Development and validation of a prognostic risk score for major bleeding in patients undergoing percutaneous coronary intervention via the femoral approach

Abstract
Major bleeding after percutaneous coronary intervention (PCI) is an independent risk factor for early and late mortality. We developed and validated a risk score predictive of major bleeding after PCI using the femoral approach. Baseline clinical and procedural variables from two contemporary, multicentre, randomized PCI trials were used for risk score development (the REPLACE-2 trial, n = 6002) and validation (the REPLACE-1 trial, n = 1056). On the basis of the odds ratio, independent risk factors were assigned a weighted integer, the sum of which comprised a total risk score.

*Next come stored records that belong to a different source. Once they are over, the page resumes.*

## oak
==> flow/design.v (excerpt) <==
module cpu_top_pipeline (
    input wire clk,
    input wire rst,
    output wire [7:0]  imem_addr,
    input  wire [15:0] imem_data,
    output wire [7:0]  dmem_addr,
    output wire [15:0] dmem_wdata,
    output wire        dmem_we,
    input  wire [15:0] dmem_rdata,
    output wire        halted
);
    wire [15:0] if_pc, if_instr;
    wire if_stall, if_flush;
    wire [15:0] id_pc, id_instr;
    wire [3:0] id_opcode, id_rd, id_rs1, id_rs2;
    wire [15:0] id_rs1_data, id_rs2_data, id_imm;
    wire id_reg_write, id_alu_src, id_mem_read, id_mem_write, id_mem_to_reg;
    wire id_branch, id_branch_ne, id_jump;
    wire [3:0] id_alu_op;
    wire id_halt, id_pc_write;
    wire [15:0] ex1_pc, ex1_rs1_data, ex1_rs2_data, ex1_imm;
    wire [3:0] ex1_rd, ex1_rs1, ex1_rs2, ex1_alu_op;
    wire ex1_reg_write, ex1_alu_src, ex1_mem_read, ex1_mem_write, ex1_mem_to_reg;
    wire ex1_branch, ex1_branch_ne;
    wire [15:0] ex1_alu_result, ex1_branch_target;
    wire ex1_zero;
    wire [1:0] forward_a, forward_b;
    wire [15:0] ex1_rs1_fwd, ex1_rs2_fwd;
  ...
Size: roughly 2500 cells after synthesis, roughly 470 flip-flops, about 68 I/O pins.
export LEC_CHECK = 0
export ABC_AREA = 0
export CAP_MARGIN = 30
export CELL_PAD_IN_SITES_DETAIL_PLACEMENT = 2
export CELL_PAD_IN_SITES_GLOBAL_PLACEMENT = 0
export CORE_MARGIN = 2
export CORE_UTILIZATION = 32
export CTS_CLUSTER_SIZE = 96
export GPL_ROUTABILITY_DRIVEN = 0
export GPL_TIMING_DRIVEN = 0
export MAX_ROUTING_LAYER = met4
export MIN_ROUTING_LAYER = met2
export PLACE_DENSITY_LB_ADDON = 0.29
export SLEW_MARGIN = 0
export TNS_END_PERCENT = 75
create_clock -name core_clock -period 4.13 [get_ports {clk}]
run.sh (not shown) runs the stock make flow with config.mk's settings and CLKGATE_MAP_FILE=.
global routing: oak exited with error
Here is what was changed in the inputs of pine compared with oak.
- CTS_CLUSTER_SIZE no longer set, was 96
- TNS_END_PERCENT no longer set, was 75
- CORE_UTILIZATION now 72, was 32
- MAX_ROUTING_LAYER no longer set, was met4
- SLEW_MARGIN now 20, was 0
- PLACE_DENSITY_LB_ADDON no longer set, was 0.29
- GPL_ROUTABILITY_DRIVEN no longer set, was 0
- PLACE_DENSITY now 0.6, previously not set
- CELL_PAD_IN_SITES_DETAIL_PLACEMENT no longer set, was 2
- ABC_AREA now 1, was 0
- CAP_MARGIN now 20, was 30
- GPL_TIMING_DRIVEN no longer set, was 0
- CELL_PAD_IN_SITES_GLOBAL_PLACEMENT no longer set, was 0
- MIN_ROUTING_LAYER no longer set, was met2
- the clock period (ns, I/O delays scaled along) now 4.61, was 4.13
==> comparison <==
- Every stage of the flow completed for pine, and the final layout passed the timing, design-rule and antenna checks.
- oak has lower summed instance area of the synthesized netlist than pine.
- Diff oak -> pine | quantity of gates resized following cts | decrease of 332
- Compare pine and oak | synthesized cell count lower: oak
- In pine, the area reported by Yosys stat came out 7.0% above the value in oak.
- Taking oak as the reference, in pine number of distinct library cells after synthesis has decreased, register area share after synthesis has decreased.

---

## job 2286
Starting RTL as in the previous note.
==> flow/design.v (excerpt) <==
module cpu_top_pipeline (
    input wire clk,
    input wire rst,
    output wire [7:0]  imem_addr,
    input  wire [15:0] imem_data,
    output wire [7:0]  dmem_addr,
    output wire [15:0] dmem_wdata,
    output wire        dmem_we,
    input  wire [15:0] dmem_rdata,
    output wire        halted
);
clock: 4.78 ns
lec_check: 0
abc_area: 1
cap_margin: 35
cell_pad_in_sites_global_placement: 2
core_margin: 5
core_utilization: 17
cts_cluster_diameter: 258
min_routing_layer: met1
setup_slack_margin: 0.92
slew_margin: 10
Job 2286 reached the end of the flow, and the finished layout is clean on the timing, design-rule and antenna checks.
[inputs] job 5281 vs job 2286
Settings: a change of CORE_UTILIZATION from 17 to 40; a change of CAP_MARGIN from 35 to 20; a deleted CTS_CLUSTER_DIAMETER that had been 258; an added PLACE_DENSITY of 0.6; a change of SLEW_MARGIN from 10 to 20; a deleted ABC_AREA that had been 1; a deleted CELL_PAD_IN_SITES_GLOBAL_PLACEMENT that had been 2; a change of CORE_MARGIN from 5 to 2; a deleted MIN_ROUTING_LAYER that had been met1; a deleted SETUP_SLACK_MARGIN that had been 0.92; a change of the clock period (ns, I/O delays scaled along) from 4.78 to 5.31.
Results
- Job 5281: no failed stages, no open violations at the end
- For job 5281, the combinational family with the most area after synthesis was AND-OR/OR-AND gates, unlike job 2286, where it was simple AND/OR/NAND/NOR gates.
Input changes introduced in job 9579 (baseline for comparison: job 5281):
Settings: swapping 40 for 61 in CORE_UTILIZATION; putting SETUP_SLACK_MARGIN at 0.87 where nothing was set; clearing PLACE_DENSITY, which used to be 0.6; putting CTS_CLUSTER_SIZE at 41 where nothing was set; swapping 5.31 for 3.01 in the clock period (ns, I/O delays scaled along).
==> results <==
Nothing crashed in job 9579 and all stages finished; the problem is that the final layout failed, the offending checks being setup timing. Looking only at area added between synthesis and finish, and setting everything else aside, the higher value of job 5281 and job 9579 goes to job 9579. The run showing the greater setup slack after layout is job 5281. Summary of the comparison: clock skew is lower in job 9579, relative to job 5281. Area used by sequential logic in the layout across job 5281 and job 9579: no real change. Compare job 5281 and job 9579 | global routing usage summed across all routing layers lower: job 5281. As far as yosys stat chip area is concerned, job 5281 and job 9579 perform about the same.
> inputs changed (job 9579 -> job 2704)
Settings: a change of CORE_UTILIZATION from 61 to 58; a deleted CTS_CLUSTER_SIZE that had been 41; a deleted SETUP_SLACK_MARGIN that had been 0.87.
### Flow results
As for a clean layout from job 9579 and job 2704, there is none.
| job 2704 | all stages done | FAIL | setup timing |
Job 2704 does worse than job 9579 on worst hold slack.
Diff job 9579 -> job 2704: via-per-instance ratio decreased 0.38; time the final worst path needs with I/O delays and setup -0.036 ns.
Relative to job 9579, wire length on met2 decreased by about 11% in job 2704.
In the tables for job 9579 and job 2704, non-clock buffer share of cell area reads higher with job 9579.
[inputs] job 2773 vs job 2704
Settings: PLACE_DENSITY: unset -> 0.6; CORE_UTILIZATION: 58 -> 40; the clock period (ns, I/O delays scaled along): 3.01 -> 5.5.
Results
Job 2773 reached the final stage; the timing, design-rule and antenna checks on its layout passed.
Highest attainable clock frequency is lower on job 2773
Job 2773 vs. job 2704: hold slack increased by 0.012 ns relative to the old numbers.
Job 2704 reports its top cell class by occupied area as logic gates while job 2773 reports sequential cells.
Against job 2704, job 2773 reports a cell count after placement that is lower.

---

Setup of job 101:
Starting RTL as in the previous note.
Settings: LEC_CHECK=0, ABC_AREA=1, CAP_MARGIN=0, CORE_ASPECT_RATIO=1.65, CORE_MARGIN=2, CORE_UTILIZATION=27, CTS_CLUSTER_SIZE=59, GPL_ROUTABILITY_DRIVEN=1, MAX_ROUTING_LAYER=met5, PLACE_DENSITY_LB_ADDON=0.21, SLEW_MARGIN=0; clock period 5.2 ns.
## Diff of input files: job 102 against job 101
# job 101
export LEC_CHECK = 0
export ABC_AREA = 1
export CAP_MARGIN = 0
export CORE_ASPECT_RATIO = 1.65
export CORE_MARGIN = 2
export CORE_UTILIZATION = 27
export CTS_CLUSTER_SIZE = 59
export GPL_ROUTABILITY_DRIVEN = 1
export MAX_ROUTING_LAYER = met5
export PLACE_DENSITY_LB_ADDON = 0.21
export SLEW_MARGIN = 0
create_clock -name core_clock -period 5.2 [get_ports {clk}]
# job 102
export LEC_CHECK = 0
export ABC_AREA = 1
export CAP_MARGIN = 0
export CORE_MARGIN = 2
export CORE_UTILIZATION = 72
export PLACE_DENSITY = 0.75
export SETUP_SLACK_MARGIN = -0.39
export SLEW_MARGIN = 20
create_clock -name core_clock -period 3.79 [get_ports {clk}]
Findings:
What the final checks of job 102 revealed, after a flow that finished every stage, was a layout that fails on negative setup slack. Compared with job 101, in job 102 global-route usage over all layers higher, wire length lower. Final cell count without fillers (job 101 / job 102): 1.17. Job 102 vs. job 101: register area ~0 delta, synthesis-to-layout area growth moved down, final period demand of the worst path went down 0.50 ns.
Relative to job 102, the following input files were edited for job 103:
# job 102
export LEC_CHECK = 0
export ABC_AREA = 1
export CAP_MARGIN = 0
export CORE_MARGIN = 2
export CORE_UTILIZATION = 72
export PLACE_DENSITY = 0.75
export SETUP_SLACK_MARGIN = -0.39
export SLEW_MARGIN = 20
create_clock -name core_clock -period 3.79 [get_ports {clk}]
# job 103
export LEC_CHECK = 0
export ABC_AREA = 1
export CAP_MARGIN = 20
export CORE_MARGIN = 2
export CORE_UTILIZATION = 65
export SLEW_MARGIN = 20
create_clock -name core_clock -period 2.95 [get_ports {clk}]
Job 103 ran in full, but the layout does not pass; the checks complain about negative setup slack. First-pass detailed-route iteration total: job 103 higher than job 102. Cmp job 103 vs job 102: inserted tap cell count higher in job 103. Looking at met3 wirelength from detailed routing across job 103 and job 102, the one that comes out lower is job 102. Compared with job 102, in job 103 clock-buffer cell count shrank by 11.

Seven variables were identified as independent correlates of major bleeding (age >55 years, female gender, estimated glomerular filtration rate 2, pre-existing anaemia, administration of low-molecular-weight heparin within 48 h pre-PCI, use of glycoprotein IIb/IIIa inhibitors, and intraaortic balloon pump use). In the development set, the risk of major bleeding varied from 1.0% in patients without risk factors to 5.4% in high-risk patients. The discriminatory power of this risk model was confirmed in the validation data set (area under the receiver operating curve = 0.62). A simple risk score of baseline clinical and procedural variables is useful to predict the incidence of major peri-procedural bleeding after contemporary PCI using the femoral approach.